**ACTIVITY**. Give the number of lines in the data that contain the word "written"; no other text is needed.

**SOURCE INFORMATION**.
=== Section Start ===

==> src/iaoc_pkg.sv <==
/*
 iaoc_pkg: shared constants and types of the interlocked auxiliary output controller:
 register offsets, configuration and status layouts, reset values, interlock selector
 codes, gear coding and the channel state encoding.
 Assumes: included before every other file of the block; no other package is needed.
*/
package iaoc_pkg;

	// channel count and bus geometry
	localparam int NUM_CH = 2;
	localparam int ADDR_W = 12;
	localparam int DATA_W = 32;

	// register byte offsets
	localparam logic [11:0] OFF_CFG0 = 12'h000;
	localparam logic [11:0] OFF_LIM0 = 12'h004;
	localparam logic [11:0] OFF_CFG1 = 12'h008;
	localparam logic [11:0] OFF_LIM1 = 12'h00C;
	localparam logic [11:0] OFF_STATUS = 12'h010;
	localparam logic [11:0] OFF_INPUTS = 12'h014;
	localparam logic [11:0] CH_STRIDE = 12'h008;

	// per-channel configuration word
	typedef struct packed {
		logic [7:0] gearThr;
		logic [7:0] speedThr;
		logic [1:0] shedPri;
		logic latchEn;
		logic [4:0] condSel;
	} iaoc_cfg_t;

	localparam int CFG_W = 24;
	localparam int LIMIT_W = 8;
	localparam int MEAS_W = 8;

	// defaults: neutral gear, 30 mph, shed level 1, no latch, selector 10
	localparam iaoc_cfg_t CFG_RESET = '{gearThr: 8'h7D, speedThr: 8'h1E, shedPri: 2'h1,
		latchEn: 1'b0, condSel: 5'h0A};
	// current limit in tenths of an ampere, 20.0 A
	localparam logic [7:0] LIMIT_RESET = 8'hC8;

	// vehicle state as seen after synchronisation
	typedef struct packed {
		logic parkBrake;
		logic doorOpen;
		logic powerTakeoffEngaged;
		logic engineRunning;
		logic [7:0] speed;
		logic [7:0] gear;
	} iaoc_vehicle_t;

	localparam int VEH_W = 20;

	// per-channel status byte
	typedef struct packed {
		logic [2:0] spare;
		logic switchOn;
		logic condOk;
		logic fused;
		logic latched;
		logic on;
	} iaoc_status_t;

	// interlock selector codes
	localparam logic [4:0] COND_NONE = 5'h00;
	localparam logic [4:0] COND_BRAKE_SET = 5'h01;
	localparam logic [4:0] COND_BRAKE_OFF = 5'h02;
	localparam logic [4:0] COND_DOOR_OPEN = 5'h03;
	localparam logic [4:0] COND_DOORS_SHUT = 5'h04;
	localparam logic [4:0] COND_PTO_ON = 5'h05;
	localparam logic [4:0] COND_PTO_OFF = 5'h06;
	localparam logic [4:0] COND_ENG_RUN = 5'h07;
	localparam logic [4:0] COND_ENG_STOP = 5'h08;
	localparam logic [4:0] COND_SPEED_ABOVE = 5'h09;
	localparam logic [4:0] COND_SPEED_BELOW = 5'h0A;
	localparam logic [4:0] COND_STOPPED = 5'h0B;
	localparam logic [4:0] COND_MOVING = 5'h0C;
	localparam logic [4:0] COND_GEAR_ABOVE = 5'h0D;
	localparam logic [4:0] COND_GEAR_BELOW = 5'h0E;
	localparam logic [4:0] COND_NEUTRAL = 5'h0F;
	localparam logic [4:0] COND_NOT_NEUTRAL = 5'h10;

	// gear coding: neutral, forward above, reverse below
	localparam logic [7:0] GEAR_NEUTRAL = 8'h7D;
	localparam logic [7:0] GEAR_FIRST_FWD = 8'h7E;
	localparam logic [7:0] SPEED_STOPPED = 8'h00;
	localparam logic [1:0] SHED_NONE = 2'h0;

	// channel state, one-hot
	typedef enum logic [3:0] {
		CH_OFF = 4'b0001,
		CH_ON = 4'b0010,
		CH_LATCHED = 4'b0100,
		CH_FUSED = 4'b1000
	} iaoc_state_t;

endpackage : iaoc_pkg
### config.mk
export PLATFORM = sky130hd
export DESIGN_NAME = keypad_code_lock
export DESIGN_NICKNAME = d
export VERILOG_FILES = /design/src/include/keypad_lock_pkg.sv /design/src/hw/keypad_code_lock.sv
export VERILOG_INCLUDE_DIRS = /design/src /design/src/include
export SDC_FILE = /design/constraint.sdc
export NUM_CORES = 1
export LEC_CHECK = 0
export CAP_MARGIN = 5
export CORE_MARGIN = 5
export CORE_UTILIZATION = 55
export CTS_BUF_LIST = sky130_fd_sc_hd__clkbuf_2
export DETAILED_ROUTE_END_ITERATION = 16
export DONT_BUFFER_PORTS = 1
export GPL_TIMING_DRIVEN = 0
export MAX_ROUTING_LAYER = met4
export PLACE_DENSITY = 0.7
export SYNTH_ARGS = -nofsm -noshare
export SYNTH_HDL_FRONTEND = slang
export SYNTH_SLANG_ARGS = --single-unit
### constraint.sdc
create_clock -name clk_i -period 12.15 [get_ports clk_i]
set_input_delay 2.43 -clock clk_i [delete_from_list [all_inputs] [get_ports clk_i]]
set_output_delay 2.43 -clock clk_i [all_outputs]
set_load 0.05 [all_outputs]
--- src/verilog/cal_ctrl_pkg.sv ---
// package: register map, field layout and timing constants for the calendar control block
`default_nettype none
package cal_ctrl_pkg;
  // register byte addresses (printed offsets are not all multiples of four: index times four)
  localparam logic [7:0]  CTRL_INDEX     = 8'hED;
  localparam logic [11:0] CTRL_ADDR      = 12'h3B4;
  localparam logic [11:0] IRQ_STAT_ADDR  = 12'h400;
  localparam logic [11:0] IRQ_MASK_ADDR  = 12'h404;
  localparam logic [11:0] MATCH_ADDR     = 12'h408;
  // control field positions
  localparam int ALARM_BIT  = 7;
  localparam int INTEN_BIT  = 6;
  localparam int BCD_BIT    = 5;
  localparam int SRC_BIT    = 4;
  localparam int RATE_BIT   = 3;
  localparam int WAKE_BIT   = 1;
  localparam int UNLOCK_BIT = 0;
  // configuration bits are unchanged by reset; these are the power-on values
  localparam logic [7:0] CTRL_POWERON = 8'h00;
  // interrupt status layout
  localparam int EV_ALARM = 0;
  localparam int EV_TICK  = 1;
  localparam int EV_WAKE  = 2;
  localparam int EV_N     = 3;
  // prescale divisors
  localparam logic [15:0] DIV_XTAL  = 16'h8000;
  localparam logic [15:0] DIV_60HZ  = 16'h003C;
  localparam logic [15:0] DIV_50HZ  = 16'h0032;
  // bundle of configuration outputs
  typedef struct packed {
    logic bcd_mode;
    logic mains_source;
    logic osc_enable;
    logic unlock;
  } cal_cfg_t;
endpackage
`default_nettype wire

--- src/verilog/cal_ctrl.sv ---
// calendar control/status register block with APB slave and alarm interrupt
`timescale 1ns/10ps
`default_nettype none
module cal_ctrl (
  input  wire logic        i_sys_clk,      // 40 MHz system clock
  input  wire logic        i_reset,        // async reset, high
  input  wire logic        i_por,          // power-on reset, high, clears config
  input  wire logic        psel,           // apb select
  input  wire logic        penable,        // apb enable
  input  wire logic        pwrite,         // apb direction
  input  wire logic [11:0] paddr,          // apb byte address
  input  wire logic [31:0] pwdata,         // apb write data
  output logic      [31:0] prdata,         // apb read data
  output logic             pready,         // apb ready
  output logic             pslverr,        // apb error
  input  wire logic        i_xtal_tick,    // crystal oscillator output pin
  input  wire logic        i_mains_tick,   // mains frequency input pin
  input  wire logic        i_alarm_match,  // alarm compare result from count logic
  input  wire logic        i_count_inc,    // count increment strobe from count logic
  input  wire logic        i_sleeping,     // processor is in sleep mode
  output cal_ctrl_pkg::cal_cfg_t o_cfg,    // configuration to count logic
  output logic             o_second,       // one-second tick to count logic
  output logic             o_wake_req,     // sleep recovery request
  output logic             o_alarm_irq,    // alarm interrupt to processor
  output logic             o_irq           // combined masked interrupt
);
  // ==========================================================
  // bus decode
  logic       wr_acc;
  logic       rd_acc;
  logic       ctrl_wr;
  logic       ctrl_rd;
  logic       mapped;
  logic [7:0] wb;

  function automatic logic hit(input logic [11:0] a, input logic [11:0] r);
    return a == r;
  endfunction

  assign pready  = 1'b1;
  assign wr_acc  = psel & penable & pwrite;
  assign rd_acc  = psel & penable & ~pwrite;
  assign ctrl_wr = wr_acc & hit(paddr, cal_ctrl_pkg::CTRL_ADDR);
  assign ctrl_rd = rd_acc & hit(paddr, cal_ctrl_pkg::CTRL_ADDR);
  assign mapped  = hit(paddr, cal_ctrl_pkg::CTRL_ADDR) | hit(paddr, cal_ctrl_pkg::IRQ_STAT_ADDR)
                 | hit(paddr, cal_ctrl_pkg::IRQ_MASK_ADDR) | hit(paddr, cal_ctrl_pkg::MATCH_ADDR);
  assign pslverr = psel & penable & ~mapped;
  assign wb      = pwdata[7:0];

  // ==========================================================
  // control register fields
  logic int_en;
  logic bcd_mode;
  logic mains_src;
  logic rate_sel;
  logic unlock;
  logic alarm;
  logic wake;

  // interrupt enable and unlock are cleared by system reset
  always_ff @(posedge i_sys_clk or posedge i_reset) begin
    if (i_reset) begin
      int_en <= 1'b0;
      unlock <= 1'b0;
    end else if (ctrl_wr) begin
      int_en <= wb[cal_ctrl_pkg::INTEN_BIT];
      unlock <= wb[cal_ctrl_pkg::UNLOCK_BIT];
    end
  end

  // configuration survives system reset; only power-on clears it
  always_ff @(posedge i_sys_clk or posedge i_por) begin
    if (i_por) begin
      bcd_mode  <= cal_ctrl_pkg::CTRL_POWERON[cal_ctrl_pkg::BCD_BIT];
      mains_src <= cal_ctrl_pkg::CTRL_POWERON[cal_ctrl_pkg::SRC_BIT];
      rate_sel  <= cal_ctrl_pkg::CTRL_POWERON[cal_ctrl_pkg::RATE_BIT];
    end else if (ctrl_wr) begin
      bcd_mode  <= wb[cal_ctrl_pkg::BCD_BIT];
      mains_src <= wb[cal_ctrl_pkg::SRC_BIT];
      rate_sel  <= wb[cal_ctrl_pkg::RATE_BIT];
    end
  end

  // lock event: unlock bit goes from one to zero by a write
  logic lock_evt;
  assign lock_evt = ctrl_wr & unlock & ~wb[cal_ctrl_pkg::UNLOCK_BIT];

  // alarm flag: sampled on lock or increment; a read clears, an update wins
  always_ff @(posedge i_sys_clk or posedge i_reset) begin
    if (i_reset) begin
      alarm <= 1'b0;
    end else if (lock_evt | i_count_inc) begin
      alarm <= i_alarm_match;
    end else if (ctrl_rd) begin
      alarm <= 1'b0;
    end
  end

  // wake cause: set on alarm while asleep, kept across system reset
  always_ff @(posedge i_sys_clk or posedge i_por) begin
    if (i_por) begin
      wake <= 1'b0;
    end else if (o_wake_req) begin
      wake <= 1'b1;
    end else if (ctrl_rd) begin
      wake <= 1'b0;
    end
  end

  assign o_alarm_irq = alarm & int_en;
  assign o_wake_req  = alarm & i_sleeping;

  // configuration bundle to counters and comparators
  assign o_cfg.bcd_mode     = bcd_mode;
  assign o_cfg.mains_source = mains_src;
  assign o_cfg.osc_enable   = ~mains_src;
  assign o_cfg.unlock       = unlock;

  // ==========================================================
  // tick source and prescaler
  logic        xtal_rise;
  logic        mains_rise;
  logic        step;
  logic [15:0] divisor;

  cal_sync u_xtal_sync (
    .i_sys_clk (i_sys_clk),
    .i_reset   (i_reset),
    .i_async   (i_xtal_tick),
    .o_level   (),
    .o_rise    (xtal_rise)
  );

  cal_sync u_mains_sync (
    .i_sys_clk (i_sys_clk),
    .i_reset   (i_reset),
    .i_async   (i_mains_tick),
    .o_level   (),
    .o_rise    (mains_rise)
  );

  // pick source edge and divisor
  assign step    = mains_src ? mains_rise : xtal_rise;
  assign divisor = ~mains_src ? cal_ctrl_pkg::DIV_XTAL :
                   (rate_sel ? cal_ctrl_pkg::DIV_50HZ : cal_ctrl_pkg::DIV_60HZ);

  cal_prescaler u_prescaler (
    .i_sys_clk (i_sys_clk),
    .i_reset   (i_reset),
    .i_clear   (ctrl_wr),
    .i_step    (step),
    .i_divisor (divisor),
    .o_second  (o_second)
  );

  // ==========================================================
  // interrupt status and mask
  logic [cal_ctrl_pkg::EV_N-1:0] irq_stat;
  logic [cal_ctrl_pkg::EV_N-1:0] irq_mask;
  logic [cal_ctrl_pkg::EV_N-1:0] events;
  logic                          alarm_q;

  always_ff @(posedge i_sys_clk or posedge i_reset) begin
    if (i_reset) begin
      alarm_q <= 1'b0;
    end else begin
      alarm_q <= alarm;
    end
  end

  assign events[cal_ctrl_pkg::EV_ALARM] = alarm & ~alarm_q;
  assign events[cal_ctrl_pkg::EV_TICK]  = o_second;
  assign events[cal_ctrl_pkg::EV_WAKE]  = o_wake_req;

  // sticky status; set wins over write-one-to-clear
  always_ff @(posedge i_sys_clk or posedge i_reset) begin
    if (i_reset) begin
      irq_stat <= '0;
    end else begin
      for (int i = 0; i < cal_ctrl_pkg::EV_N; i++) begin
        if (events[i]) begin
          irq_stat[i] <= 1'b1;
        end else if (wr_acc && hit(paddr, cal_ctrl_pkg::IRQ_STAT_ADDR) && pwdata[i]) begin
          irq_stat[i] <= 1'b0;
        end
      end
    end
  end

  // mask register
  always_ff @(posedge i_sys_clk or posedge i_reset) begin
    if (i_reset) begin
      irq_mask <= '0;
    end else if (wr_acc && hit(paddr, cal_ctrl_pkg::IRQ_MASK_ADDR)) begin
      irq_mask <= pwdata[cal_ctrl_pkg::EV_N-1:0];
    end
  end

  assign o_irq = |(irq_stat & irq_mask);

  // ==========================================================
  // read data
  logic [7:0] ctrl_view;
  always_comb begin
    ctrl_view = 8'h00;
    ctrl_view[cal_ctrl_pkg::ALARM_BIT]  = alarm;
    ctrl_view[cal_ctrl_pkg::INTEN_BIT]  = int_en;
    ctrl_view[cal_ctrl_pkg::BCD_BIT]    = bcd_mode;
    ctrl_view[cal_ctrl_pkg::SRC_BIT]    = mains_src;
    ctrl_view[cal_ctrl_pkg::RATE_BIT]   = rate_sel;
    ctrl_view[cal_ctrl_pkg::WAKE_BIT]   = wake;
    ctrl_view[cal_ctrl_pkg::UNLOCK_BIT] = unlock;
  end

  // registered read data, loaded in the setup phase
  always_ff @(posedge i_sys_clk or posedge i_reset) begin
    if (i_reset) begin
      prdata <= 32'h00000000;
    end else if (psel & ~penable & ~pwrite) begin
      if (hit(paddr, cal_ctrl_pkg::CTRL_ADDR)) begin
        prdata <= {24'h000000, ctrl_view};
      end else if (hit(paddr, cal_ctrl_pkg::IRQ_STAT_ADDR)) begin
        prdata <= {29'h00000000, irq_stat};
      end else if (hit(paddr, cal_ctrl_pkg::IRQ_MASK_ADDR)) begin
        prdata <= {29'h00000000, irq_mask};
      end else if (hit(paddr, cal_ctrl_pkg::MATCH_ADDR)) begin
        prdata <= {31'h00000000, i_alarm_match};
      end else begin
        prdata <= 32'h00000000;
      end
    end
  end

  // ==========================================================
  // checks
  property p_read_clears;
    @(posedge i_sys_clk) disable iff (i_reset)
    ctrl_rd && !(lock_evt || i_count_inc) |=> !alarm && !o_alarm_irq;
  endproperty
  a_read_clears: assert property (p_read_clears)
    else $error("alarm not cleared by read");

  property p_alarm_hold;
    @(posedge i_sys_clk) disable iff (i_reset)
    !(lock_evt || i_count_inc || ctrl_rd) |=> alarm == $past(alarm);
  endproperty
  a_alarm_hold: assert property (p_alarm_hold)
    else $error("alarm changed without cause");

  property p_alarm_load;
    @(posedge i_sys_clk) disable iff (i_reset)
    (lock_evt || i_count_inc) |=> alarm == $past(i_alarm_match);
  endproperty
  a_alarm_load: assert property (p_alarm_load)
    else $error("alarm not reloaded");

  property p_irq_gate;
    @(posedge i_sys_clk) disable iff (i_reset)
    o_alarm_irq == (alarm && int_en);
  endproperty
  a_irq_gate: assert property (p_irq_gate)
    else $error("alarm irq gating wrong");

  property p_wake_set;
    @(posedge i_sys_clk) disable iff (i_reset)
    alarm && i_sleeping |=> wake;
  endproperty
  a_wake_set: assert property (p_wake_set)
    else $error("wake cause not set");

  // wake cause survives system reset, so only power-on disables this one
  property p_wake_clear;
    @(posedge i_sys_clk) disable iff (i_por)
    ctrl_rd && !o_wake_req |=> !wake;
  endproperty
  a_wake_clear: assert property (p_wake_clear)
    else $error("wake cause not cleared by read");

  property p_osc;
    @(posedge i_sys_clk) disable iff (i_reset)
    ctrl_wr |=> o_cfg.osc_enable == !$past(wb[cal_ctrl_pkg::SRC_BIT]);
  endproperty
  a_osc: assert property (p_osc)
    else $error("oscillator enable wrong");

  property p_src_follows;
    @(posedge i_sys_clk) disable iff (i_reset)
    ctrl_wr |=> o_cfg.mains_source == $past(wb[cal_ctrl_pkg::SRC_BIT]);
  endproperty
  a_src_follows: assert property (p_src_follows)
    else $error("tick source select not written");

  property p_div;
    @(posedge i_sys_clk) disable iff (i_reset)
    mains_src |-> divisor == (rate_sel ? cal_ctrl_pkg::DIV_50HZ : cal_ctrl_pkg::DIV_60HZ);
  endproperty
  a_div: assert property (p_div)
    else $error("mains divisor wrong");

  property p_write_restarts;
    @(posedge i_sys_clk) disable iff (i_reset)
    ctrl_wr |=> !o_second ##1 !o_second;
  endproperty
  a_write_restarts: assert property (p_write_restarts)
    else $error("prescaler not restarted");

  property p_bcd_follows;
    @(posedge i_sys_clk) disable iff (i_reset)
    ctrl_wr |=> o_cfg.bcd_mode == $past(wb[cal_ctrl_pkg::BCD_BIT]);
  endproperty
  a_bcd_follows: assert property (p_bcd_follows)
    else $error("bcd select not written");

  // leaving system reset: enable and unlock come back cleared
  property p_reset_clears;
    @(posedge i_sys_clk) disable iff (i_por)
    $fell(i_reset) |-> !int_en && !unlock;
  endproperty
  a_reset_clears: assert property (p_reset_clears)
    else $error("enable or unlock not cleared by reset");

  // system reset alone must not disturb the configuration bits
  property p_cfg_keep;
    @(posedge i_sys_clk) disable iff (i_por)
    i_reset && !ctrl_wr |=> bcd_mode == $past(bcd_mode) && mains_src == $past(mains_src)
                            && rate_sel == $past(rate_sel);
  endproperty
  a_cfg_keep: assert property (p_cfg_keep)
    else $error("configuration changed by system reset");

  c_read_clear: cover property (@(posedge i_sys_clk) alarm ##1 ctrl_rd ##1 !alarm);
  c_lock: cover property (@(posedge i_sys_clk) lock_evt);
  c_wake: cover property (@(posedge i_sys_clk) o_wake_req);
  c_second: cover property (@(posedge i_sys_clk) o_second && mains_src);
  c_reset_keep: cover property (@(posedge i_sys_clk) $fell(i_reset) && bcd_mode);
endmodule
`default_nettype wire

--- src/verilog/cal_prescaler.sv ---
// tick prescaler: divides the selected tick source down to one pulse per second
`timescale 1ns/10ps
`default_nettype none
module cal_prescaler (
  input  wire logic        i_sys_clk,  // system clock
  input  wire logic        i_reset,    // async reset, high
  input  wire logic        i_clear,    // restart the count
  input  wire logic        i_step,     // one source edge
  input  wire logic [15:0] i_divisor,  // edges per second
  output logic             o_second    // one-cycle second tick
);
  logic [15:0] count;
  // count source edges; wrap and pulse at the divisor
  always_ff @(posedge i_sys_clk or posedge i_reset) begin
    if (i_reset) begin
      count    <= 16'h0000;
      o_second <= 1'b0;
    end else begin
      o_second <= 1'b0;
      if (i_clear) begin
        count <= 16'h0000;
      end else if (i_step) begin
        if (count >= i_divisor - 16'h0001) begin
          count    <= 16'h0000;
          o_second <= 1'b1;
        end else begin
          count <= count + 16'h0001;
        end
      end
    end
  end
endmodule
`default_nettype wire

--- src/verilog/cal_sync.sv ---
// two-flop synchroniser with rising-edge pulse taken after the second stage
`timescale 1ns/10ps
`default_nettype none
module cal_sync (
  input  wire logic i_sys_clk,   // system clock
  input  wire logic i_reset,     // async reset, high
  input  wire logic i_async,     // level from outside the domain
  output logic      o_level,     // synchronised level
  output logic      o_rise       // one-cycle pulse on rising edge
);
  logic meta;
  logic last;
  // first stage feeds only the second
  always_ff @(posedge i_sys_clk or posedge i_reset) begin
    if (i_reset) begin
      meta    <= 1'b0;
      o_level <= 1'b0;
      last    <= 1'b0;
    end else begin
      meta    <= i_async;
      o_level <= meta;
      last    <= o_level;
    end
  end
  assign o_rise = o_level & ~last;
endmodule
`default_nettype wire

=== Section End ===

**TASK ANSWER**. 2